## Work task
Among the records below, find the line that has "area: 2260 um^2"; from there, give the lines again exactly, and stop after the line that has "[routing by layer]".

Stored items

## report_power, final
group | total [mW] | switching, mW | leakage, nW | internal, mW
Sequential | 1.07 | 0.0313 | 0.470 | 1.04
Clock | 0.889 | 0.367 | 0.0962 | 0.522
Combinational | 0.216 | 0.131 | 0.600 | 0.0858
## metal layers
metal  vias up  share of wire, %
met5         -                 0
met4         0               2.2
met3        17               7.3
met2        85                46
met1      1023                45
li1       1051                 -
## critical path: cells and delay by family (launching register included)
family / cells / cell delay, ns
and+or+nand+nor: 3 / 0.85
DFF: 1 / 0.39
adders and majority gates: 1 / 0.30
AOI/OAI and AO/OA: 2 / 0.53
$ cat config.mk
export PLATFORM = sky130hd
export DESIGN_NAME = noninterference_trace_monitor_flat
export DESIGN_NICKNAME = d
export VERILOG_FILES = /design/src/rtl/noninterference_trace_monitor_pkg.sv /design/src/rtl/noninterference_trace_monitor_if.sv /design/src/rtl/noninterference_trace_monitor_trace_ring.sv /design/src/rtl/noninterference_trace_monitor.sv /design/src/flat_wrapper.sv
export SDC_FILE = /design/constraint.sdc
export NUM_CORES = 1
export LEC_CHECK = 0
export BUFFER_PORTS_ARGS = -buffer_cell sky130_fd_sc_hd__buf_2
export CAP_MARGIN = 20
export CORE_ASPECT_RATIO = 1.75
export CORE_MARGIN = 8
export CORE_UTILIZATION = 28
export CTS_CLUSTER_SIZE = 8
export DETAILED_ROUTE_END_ITERATION = 10
export SKIP_CTS_REPAIR_TIMING = 1
export SLEW_MARGIN = 20
export SYNTH_ARGS = -nofsm -noshare
export SYNTH_HDL_FRONTEND = slang
export SYNTH_SLANG_ARGS = --single-unit
$ cat constraint.sdc
create_clock -name clock -period 5.6 [get_ports clock]
set_input_delay 0.84 -clock clock [delete_from_list [all_inputs] [get_ports clock]]
set_output_delay 0.84 -clock clock [all_outputs]
set_load 0.01 [all_outputs]
$ cat src/rtl/noninterference_trace_monitor_pkg.sv
// Shared types for the noninterference trace monitor: FSM state encoding as seen on state_o.
package noninterference_pkg;

    typedef enum logic [1:0] {
        ST_IDLE    = 2'd0,
        ST_ARMED   = 2'd1,
        ST_TRIPPED = 2'd2,
        ST_DUMP    = 2'd3
    } mon_state_e;

    localparam logic [1:0] STATE_O_IDLE    = 2'd0;
    localparam logic [1:0] STATE_O_ARMED   = 2'd1;
    localparam logic [1:0] STATE_O_TRIPPED = 2'd2;
    localparam logic [1:0] STATE_O_DUMP    = 2'd3;

endpackage

$ cat src/rtl/noninterference_trace_monitor_if.sv
// Signal bundle between the miter-side environment (master) and the trace monitor (slave).
interface noninterference_trace_monitor_if #(
    parameter int IN_W  = 5,
    parameter int CNT_W = 16
);
    logic             arm;
    logic             bad;
    logic [IN_W-1:0]  stim;
    logic             dump_req;
    // Replay handshake: an entry transfers on a rising edge where dump_valid && dump_ready;
    // while dump_valid is high and dump_ready low, dump_data/dump_last hold their values.
    logic             dump_valid;
    logic             dump_ready;
    logic [IN_W-1:0]  dump_data;
    logic             dump_last;
    logic             tripped;
    logic [CNT_W-1:0] trip_cycle;
    logic [CNT_W-1:0] cycle_cnt;
    logic             overflow;
    logic [1:0]       state_o;

    modport master (
        output arm, bad, stim, dump_req, dump_ready,
        input  dump_valid, dump_data, dump_last, tripped, trip_cycle, cycle_cnt, overflow, state_o
    );

    modport slave (
        input  arm, bad, stim, dump_req, dump_ready,
        output dump_valid, dump_data, dump_last, tripped, trip_cycle, cycle_cnt, overflow, state_o
    );
endinterface

$ cat src/rtl/noninterference_trace_monitor_trace_ring.sv
// Ring of the most recent DEPTH stimulus vectors with a saturating occupancy count.
module trace_ring #(
    parameter int IN_W  = 5,
    parameter int DEPTH = 8
) (
    input  logic                     clock,
    input  logic                     reset_n,
    input  logic                     clear,
    input  logic                     we,
    input  logic [IN_W-1:0]          wdata,
    input  logic [$clog2(DEPTH)-1:0] rd_idx,
    output logic [IN_W-1:0]          rd_data,
    output logic [$clog2(DEPTH)-1:0] wptr,
    output logic [$clog2(DEPTH):0]   occupancy
);
    localparam int PTR_W = $clog2(DEPTH);
    localparam logic [PTR_W:0] FULL = (PTR_W + 1)'(DEPTH);

    logic [IN_W-1:0] mem [DEPTH];

    // Storage is not reset; occupancy alone decides which entries are meaningful.
    always_ff @(posedge clock) begin
        if (we && !clear) begin
            mem[wptr] <= wdata;
        end
    end

    always_ff @(posedge clock) begin
        if (!reset_n || clear) begin
            wptr      <= '0;
            occupancy <= '0;
        end else if (we) begin
            wptr <= wptr + 1'b1;
            if (occupancy != FULL) begin
                occupancy <= occupancy + 1'b1;
            end
        end
    end

    assign rd_data = mem[rd_idx];
endmodule

$ cat src/rtl/noninterference_trace_monitor.sv
// Watches the miter's bad flag, records recent stimulus, and replays it as a counterexample.
module noninterference_trace_monitor
    import noninterference_pkg::*;
#(
    parameter int IN_W  = 5,
    parameter int DEPTH = 8,
    parameter int CNT_W = 16
) (
    input logic                           clock,
    input logic                           reset_n,
    noninterference_trace_monitor_if.slave mon
);
    localparam int PTR_W = $clog2(DEPTH);
    localparam logic [PTR_W:0]   FULL    = (PTR_W + 1)'(DEPTH);
    localparam logic [CNT_W-1:0] CNT_MAX = '1;

    mon_state_e       state, state_nxt;
    logic             ring_clear, ring_we, do_trip, start_dump, advance, is_last;
    logic [PTR_W-1:0] wptr, rd_idx;
    logic [PTR_W:0]   occupancy, sent;
    logic [IN_W-1:0]  rd_data;
    logic [CNT_W-1:0] cycle_cnt, trip_cycle;
    logic             tripped, overflow;

    trace_ring #(.IN_W(IN_W), .DEPTH(DEPTH)) u_ring (
        .clock     (clock),
        .reset_n   (reset_n),
        .clear     (ring_clear),
        .we        (ring_we),
        .wdata     (mon.stim),
        .rd_idx    (rd_idx),
        .rd_data   (rd_data),
        .wptr      (wptr),
        .occupancy (occupancy)
    );

    assign is_last = (sent == occupancy - 1'b1);

    always_comb begin
        state_nxt  = state;
        ring_clear = 1'b0;
        ring_we    = 1'b0;
        do_trip    = 1'b0;
        start_dump = 1'b0;
        advance    = 1'b0;
        case (state)
            ST_IDLE: begin
                if (mon.arm) begin
                    ring_clear = 1'b1;
                    state_nxt  = ST_ARMED;
                end
            end
            ST_ARMED: begin
                // A violation outranks a simultaneous re-arm, and its stimulus is recorded.
                if (mon.bad) begin
                    ring_we   = 1'b1;
                    do_trip   = 1'b1;
                    state_nxt = ST_TRIPPED;
                end else if (mon.arm) begin
                    ring_clear = 1'b1;
                end else begin
                    ring_we = 1'b1;
                end
            end
            ST_TRIPPED: begin
                if (mon.arm) begin
                    ring_clear = 1'b1;
                    state_nxt  = ST_ARMED;
                end else if (mon.dump_req) begin
                    start_dump = 1'b1;
                    state_nxt  = ST_DUMP;
                end
            end
            ST_DUMP: begin
                if (mon.dump_ready) begin
                    advance = 1'b1;
                    if (is_last) begin
                        state_nxt = ST_TRIPPED;
                    end
                end
            end
            default: state_nxt = ST_IDLE;
        endcase
    end

    always_ff @(posedge clock) begin
        if (!reset_n) begin
            state      <= ST_IDLE;
            cycle_cnt  <= '0;
            trip_cycle <= '0;
            tripped    <= 1'b0;
            overflow   <= 1'b0;
            rd_idx     <= '0;
            sent       <= '0;
        end else begin
            state <= state_nxt;
            if (ring_clear) begin
                cycle_cnt  <= '0;
                trip_cycle <= '0;
                tripped    <= 1'b0;
                overflow   <= 1'b0;
            end else if (ring_we) begin
                if (cycle_cnt == CNT_MAX) begin
                    overflow <= 1'b1;
                end else begin
                    cycle_cnt <= cycle_cnt + 1'b1;
                end
            end
            if (do_trip) begin
                trip_cycle <= cycle_cnt;
                tripped    <= 1'b1;
            end
            // Once the ring has wrapped, the oldest entry sits at the write pointer.
            if (start_dump) begin
                rd_idx <= (occupancy == FULL) ? wptr : '0;
                sent   <= '0;
            end else if (advance) begin
                rd_idx <= rd_idx + 1'b1;
                sent   <= sent + 1'b1;
            end
        end
    end

    assign mon.dump_valid = (state == ST_DUMP);
    assign mon.dump_data  = mon.dump_valid ? rd_data : '0;
    assign mon.dump_last  = mon.dump_valid && is_last;
    assign mon.tripped    = tripped;
    assign mon.trip_cycle = trip_cycle;
    assign mon.cycle_cnt  = cycle_cnt;
    assign mon.overflow   = overflow;
    assign mon.state_o    = state;
endmodule

$ cat src/flat_wrapper.sv
// flat-port wrapper written by rule: the top's interface ports become plain ports
module noninterference_trace_monitor_flat import noninterference_pkg::*;
#(
    parameter int IN_W  = 5,
    parameter int DEPTH = 8,
    parameter int CNT_W = 16
)
  (clock, reset_n, mon_arm, mon_bad, mon_stim, mon_dump_req, mon_dump_ready, mon_dump_valid, mon_dump_data, mon_dump_last, mon_tripped, mon_trip_cycle, mon_cycle_cnt, mon_overflow, mon_state_o);
  noninterference_trace_monitor_if #(.IN_W(IN_W), .CNT_W(CNT_W)) mon_i ();
  input logic clock;
  input logic reset_n;
  input wire logic [$bits(mon_i.arm)-1:0] mon_arm;
  input wire logic [$bits(mon_i.bad)-1:0] mon_bad;
  input wire logic [$bits(mon_i.stim)-1:0] mon_stim;
  input wire logic [$bits(mon_i.dump_req)-1:0] mon_dump_req;
  input wire logic [$bits(mon_i.dump_ready)-1:0] mon_dump_ready;
  output wire logic [$bits(mon_i.dump_valid)-1:0] mon_dump_valid;
  output wire logic [$bits(mon_i.dump_data)-1:0] mon_dump_data;
  output wire logic [$bits(mon_i.dump_last)-1:0] mon_dump_last;
  output wire logic [$bits(mon_i.tripped)-1:0] mon_tripped;
  output wire logic [$bits(mon_i.trip_cycle)-1:0] mon_trip_cycle;
  output wire logic [$bits(mon_i.cycle_cnt)-1:0] mon_cycle_cnt;
  output wire logic [$bits(mon_i.overflow)-1:0] mon_overflow;
  output wire logic [$bits(mon_i.state_o)-1:0] mon_state_o;
  assign mon_i.arm = mon_arm;
  assign mon_i.bad = mon_bad;
  assign mon_i.stim = mon_stim;
  assign mon_i.dump_req = mon_dump_req;
  assign mon_i.dump_ready = mon_dump_ready;
  assign mon_dump_valid = mon_i.dump_valid;
  assign mon_dump_data = mon_i.dump_data;
  assign mon_dump_last = mon_i.dump_last;
  assign mon_tripped = mon_i.tripped;
  assign mon_trip_cycle = mon_i.trip_cycle;
  assign mon_cycle_cnt = mon_i.cycle_cnt;
  assign mon_overflow = mon_i.overflow;
  assign mon_state_o = mon_i.state_o;
  noninterference_trace_monitor #(.IN_W(IN_W), .DEPTH(DEPTH), .CNT_W(CNT_W)) u_core (.clock(clock), .reset_n(reset_n), .mon(mon_i));
endmodule
-- Word-level counts from Yosys, hierarchy flattened
Memories as Yosys holds them, arrays and structs flattened. A register that Yosys moved wholly into a read port is not among the register bits.
Index checks and enable logic that the tools add are counted.
W data, S select, Z words.
- bitwise operators: 2
- multiplexer cells: 32
- equality and inequality tests: 12
- reductions and logical operators: 15
- add/sub/neg operators: 6
- operators with widths (cell ; count):
    $mux W16 ; 2
    $add A16 B1 Y16 const B ; 1
    $eq A16 B16 Y1 const B ; 1
    $mux W1 ; 16
    $mux W3 ; 5
    $mux W2 ; 6
    $add A4 B1 Y4 const B ; 2
    $ne A2 B2 Y1 const B ; 4
    $pmux W2 S4 ; 1
    $add A3 B1 Y3 const B ; 2
    $reduce_and A2 Y1 ; 3
    $reduce_or A2 Y1 ; 3
    $mux W5 ; 1
    $reduce_and A5 Y1 ; 1
    $eq A2 B2 Y1 const B ; 2
    $eq A4 B4 Y1 ; 1
    $eq A4 B4 Y1 const B ; 1
    $ne A4 B4 Y1 const B ; 1
    $reduce_bool A2 Y1 ; 2
    $sub A4 B1 Y4 const B ; 1
    $ne A3 B3 Y1 const B ; 1
    $eq A2 B1 Y1 const B ; 1
    $logic_and A1 B1 Y1 ; 2
    $logic_not A1 Y1 ; 2
    4 further kinds ; 5
- register bits: 50
- memories: 1
- logic and storage cells: 77
- input port bits: 11
- output and inout port bits: 43
- bits in writable memories: 40
- memories (name ; depth ; width ; rd ports ; clocked after memory_dff ; write ports ; RTL line ; RTL):
    u_core.u_ring.mem ; 8 ; 5 ; 1 ; 1 ; 1 ; noninterference_trace_monitor_trace_ring.sv:19 ; logic [IN_W-1:0] mem [DEPTH];

-- Logic depth before layout (Yosys ltp)
Gate-level depths: netlist of run 1.
- depth after elaboration: 7
- depth in mapped cells: 7
- mapped depth without buffers: 6

-- Hierarchy
From an unflattened synthesis of run 1, not the netlist that was laid out.
- cell total of the unflattened synthesis: 327
- area, all modules: 4010.1 um^2
- by module, submodules not included (module ; times used ; cells an instance ; area each (um^2) ; sequential area each (um^2)):
    noninterference_trace_monitor ; 1 ; 220 ; 2073.2 ; 860.8
    trace_ring ; 1 ; 107 ; 1936.9 ; 1341.3

-- Least setup slack after synthesis of run 1
No wires, ideal clock.
- path type: in2reg
- from: input port mon_bad
- to: memory u_core.u_ring.mem[2][0] (enable)
- slack: 3.107 ns
- library setup time: 0.384 ns
- path buffers: 2
- arrival time: 2.109 ns
- stages: 5
- cell sequence: nand2b_1 -> nand2_1 -> clkbuf_1 -> clkbuf_1 -> nor4b_1
- word-level cells in the longest chain between the ends: 6
- elaborated cells between the ends (all ways): 8
- classes of those cells: mux: 6; reduce/logical: 2
- ends and longest elaborated chain (what ; RTL line ; RTL):
    start, declared ; flat_wrapper.sv:13 ; input wire logic [$bits(mon_i.bad)-1:0] mon_bad;
    $mux W1 ; noninterference_trace_monitor.sv:55 ; if (mon.bad) begin
    $pmux W1 S2 ; noninterference_trace_monitor.sv:46 ; case (state)
    $logic_not A1 Y1 ; noninterference_trace_monitor_trace_ring.sv:23 ; if (we && !clear) begin
    $logic_and A1 B1 Y1 (*) ; noninterference_trace_monitor_trace_ring.sv:23 ;
    $mux W1 (*) ; noninterference_trace_monitor_trace_ring.sv:23 ;
    $mux W1 (implied by the code) (*) ; noninterference_trace_monitor_trace_ring.sv:24 ; mem[wptr] <= wdata;
    end, declared ; noninterference_trace_monitor_trace_ring.sv:19 ;
Every way passes the cells marked *; elsewhere a longest branch is shown, timed or not.

==> summary.txt, run 1 <==
Outcome
  • Status: completed

Routing
  • Initial DRC count: 144
  • WL final: 9270 um
  • Drt drc: 0
  • Via count: 2794
  • WL per Instance: 16.6 um
  • Post-DRT Antenna Nets: 0
  • Vias per Instance: 4.99
  • Pre-antenna DRT Iters: 4

Yosys
  • Post-synthesis sequential area ratio: 0.572
  • Largest area contributor in the netlist: edfxtp_1
  • Synth Register Bits: 93
  • Post-synth top flop: dfxtp_1
  • Yosys top cell area share: 0.304
  • Post-Syn Area per Cell: 11.9 um^2
  • Async SR Flop Fraction: 0
  • Mapped Area: 3950 um^2
  • Yosys warns: 0
  • Mapped Cells: 332
  • Top cells by area, synth: edfxtp_1, dfxtp_1, mux4_2, a22o_1, nor2_1
  • Syn Nets: 350
  • Post-synth EDFFs: 40
  • Synth unique cells: 53

STA
  • Hold Vio Cnt, Final: 0
  • Max-slew headroom: 0.377
  • Final min period: 2900 ps
  • Final TNS setup: 0 ps
  • Finish-stage setup viols: 0
  • RSZ-0062 raised after global routing: false
  • Fin crit share: 0.517
  • Worst-Margin Slew: 921 ps
  • Max Clk Rate: 345 MHz
  • WHS: 451 ps
  • Final setup skew: 8.04 ps
  • Max-slew violation count: 0

Setup path
  • CP Cell Sequence: mux4_2 -> mux2i_1 -> nor2_1 -> buf_2
  • Critical path arrival: 2060 ps
  • Reg2Reg Capture Point: u_core.u_ring.mem[2][3]
  • Max FO, Critical Path: 10
  • WP buf/inv: 1
  • Slowest CP cell: dfxtp_1
  • Worst reg2reg startpoint: u_core.mon.state_o[0]
  • Startpoint Class: flip-flop
  • Cell family with most CP delay: multiplexers
  • Crit path required time: 4760 ps
  • CP endpoint kind: primary output
  • R2R Setup Slk: 2970 ps
  • Crit path depth: 4
  • WS Path Type: flip-flop to primary output
  • Largest stage delay, worst path: 730 ps
  • Worst-case reg-to-reg path depth: 3

Clock network
  • Num Clock Sinks: 93
  • Later-pin clock latency in the skew report: 340 ps
  • CTS buffer count: 9
  • Clock Pin Slew Worst Setup and Hold Paths: 60 ps
  • H-tree level count: 3
  • CTS tree: built
  • Clock Path Buffers: 2
  • CTS root buf: clkbuf_16

Power and ir drop
  • Max IR drop VDD: 0.174 mV
  • Leak: 1.69 nW
  • Pwr per Cell Area: 289 nW/um^2

Flow run
  • Max Cap Violations: 0

Die
  • Top-level port count: 54
  • Initial core utilization: 0.286
  • DIE HEIGHT: 173 um
  • Core ar.: 13800 um^2
  • Die W: 106 um
  • Num rows: 57
  • Total Die Area: 18300 um^2

Hold path
  • HP Class: flip-flop to flip-flop
  • Hold path cells: 1
  • Hold Path Origin: u_core.mon.tripped
  • Hold Crit Endpoint: u_core.mon.tripped

Final layout
  • Commonest cells after routing, fill and taps aside: dfxtp_1, buf_2, edfxtp_1
  • Area Growth Syn to Fin: 18.0%
  • Multi-input logic area: 1570 um^2
  • Share of post-route cells with drive strength above 1: 0.230
  • Flip-flop and latch area: 2260 um^2
  • Filler Cell Count: 1422
  • N_diodes: 0
  • Final nets: 396

Global routing
  • Largest net degree at the start of global routing: 24
  • Number of global-route vias before repair: 2890
  • GRT Overall Usage: 0.103
  • Total congestion overflow: 0
  • First-pass GRT wire length: 14700 um
  • Initial antenna violation count: 0

Placed design
  • Detailed-placement wirelength estimate: 6990 um
  • GP Congestion: 0.767
  • Port bufs: 53
[area by class of cell]
cell class,instances,area share
clock buffers,11,0.0542
flip-flops and latches,93,0.485
clock inverters,5,0.00751
multi-input cells,208,0.336
well taps,177,0.0475
inverters,10,0.00805
repair buffers,56,0.0617
[cells by family (layout without fill, tap and decap cells)]
group | count (synthesis) | in the layout | synth area share
adders and majority gates | 7 | 7 | 0.0222
DFF | 93 | 93 | 0.572
and+or+nand+nor | 106 | 106 | 0.153
xor gates and xnor gates | 15 | 15 | 0.0332
AOI/OAI and AO/OA | 63 | 63 | 0.112
buffers and inverters | 31 | 82 | 0.0326
muxes | 17 | 17 | 0.0747
[worst max path at each step]
stage / from / to / slack (ps)
final: flip-flop / mon_dump_data[2] / 2700
after global routing: flip-flop / mon_dump_data[2] / 2590
after CTS: flip-flop / mon_dump_data[2] / 2670
after detailed placement: mon_bad / u_core.u_ring.mem[1][4] / 2640
after global placement: mon_bad / u_core.u_ring.mem[1][2] / 2790
after floorplan: mon_bad / u_core.u_ring.mem[2][0] / 3110
[routing by layer]
layer  routed length, um  track usage
met3                 453       0.0313
met5                   0            0
met1                3630        0.104
met4                 187       0.0466
met2                5000        0.185
[per-stage QoR]
step	utilization	power, W	setup WS, ps	area (um^2)	std cells
final	0.337	0.00135	2700	4670	560
after global routing	0.337	0.00140	2590	4670	560
after CTS	0.337	0.00136	2670	4660	560
after detailed placement	0.316	0.000793	2640	4370	544
after global placement	0.316	0.000791	2790	4370	544
after floorplan	-	0.000769	3110	3950	332
[Yosys cell counts (3+ instances only)]
cell	count
a21oi_1	17
a22o_1	16
and3_1	4
buf_2	4
clkbuf_1	14
dfxtp_1	53
edfxtp_1	40
ha_1	7
inv_1	10
mux2i_1	7
mux4_2	10
nand2_1	15
nand3_1	7
nand4_1	8
nor2_1	24
nor3_1	10
nor3b_1	3
nor4_1	6
o21a_1	4
o21ai_0	6
o31ai_1	8
or4_1	10
xnor2_1	8
xor2_1	7
[power by group]
| part | internal [W] | switching [W] |
|---|---|---|
| sequential | 0.000712 | 0.00000825 |
| combinational | 0.0000201 | 0.0000365 |
| clock | 0.000325 | 0.000245 |
[sequential cells by signal, indices dropped and copies added (netlist names), named ones only]
signal	count
u_core.mon.cycle_cnt	16
u_core.u_ring.mem	40
u_core.sent	4
u_core.mon.trip_cycle	16
u_core.mon.overflow	1
u_core.u_ring.wptr	3
u_core.mon.state_o	2
u_core.rd_idx	3
u_core.mon.tripped	1
u_core.u_ring.occupancy	4
No activity file was read; power rests on OpenSTA's default activity.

## Response to this exercise
  • Flip-flop and latch area: 2260 um^2
  • Filler Cell Count: 1422
  • N_diodes: 0
  • Final nets: 396

Global routing
  • Largest net degree at the start of global routing: 24
  • Number of global-route vias before repair: 2890
  • GRT Overall Usage: 0.103
  • Total congestion overflow: 0
  • First-pass GRT wire length: 14700 um
  • Initial antenna violation count: 0

Placed design
  • Detailed-placement wirelength estimate: 6990 um
  • GP Congestion: 0.767
  • Port bufs: 53
[area by class of cell]
cell class,instances,area share
clock buffers,11,0.0542
flip-flops and latches,93,0.485
clock inverters,5,0.00751
multi-input cells,208,0.336
well taps,177,0.0475
inverters,10,0.00805
repair buffers,56,0.0617
[cells by family (layout without fill, tap and decap cells)]
group | count (synthesis) | in the layout | synth area share
adders and majority gates | 7 | 7 | 0.0222
DFF | 93 | 93 | 0.572
and+or+nand+nor | 106 | 106 | 0.153
xor gates and xnor gates | 15 | 15 | 0.0332
AOI/OAI and AO/OA | 63 | 63 | 0.112
buffers and inverters | 31 | 82 | 0.0326
muxes | 17 | 17 | 0.0747
[worst max path at each step]
stage / from / to / slack (ps)
final: flip-flop / mon_dump_data[2] / 2700
after global routing: flip-flop / mon_dump_data[2] / 2590
after CTS: flip-flop / mon_dump_data[2] / 2670
after detailed placement: mon_bad / u_core.u_ring.mem[1][4] / 2640
after global placement: mon_bad / u_core.u_ring.mem[1][2] / 2790
after floorplan: mon_bad / u_core.u_ring.mem[2][0] / 3110
[routing by layer]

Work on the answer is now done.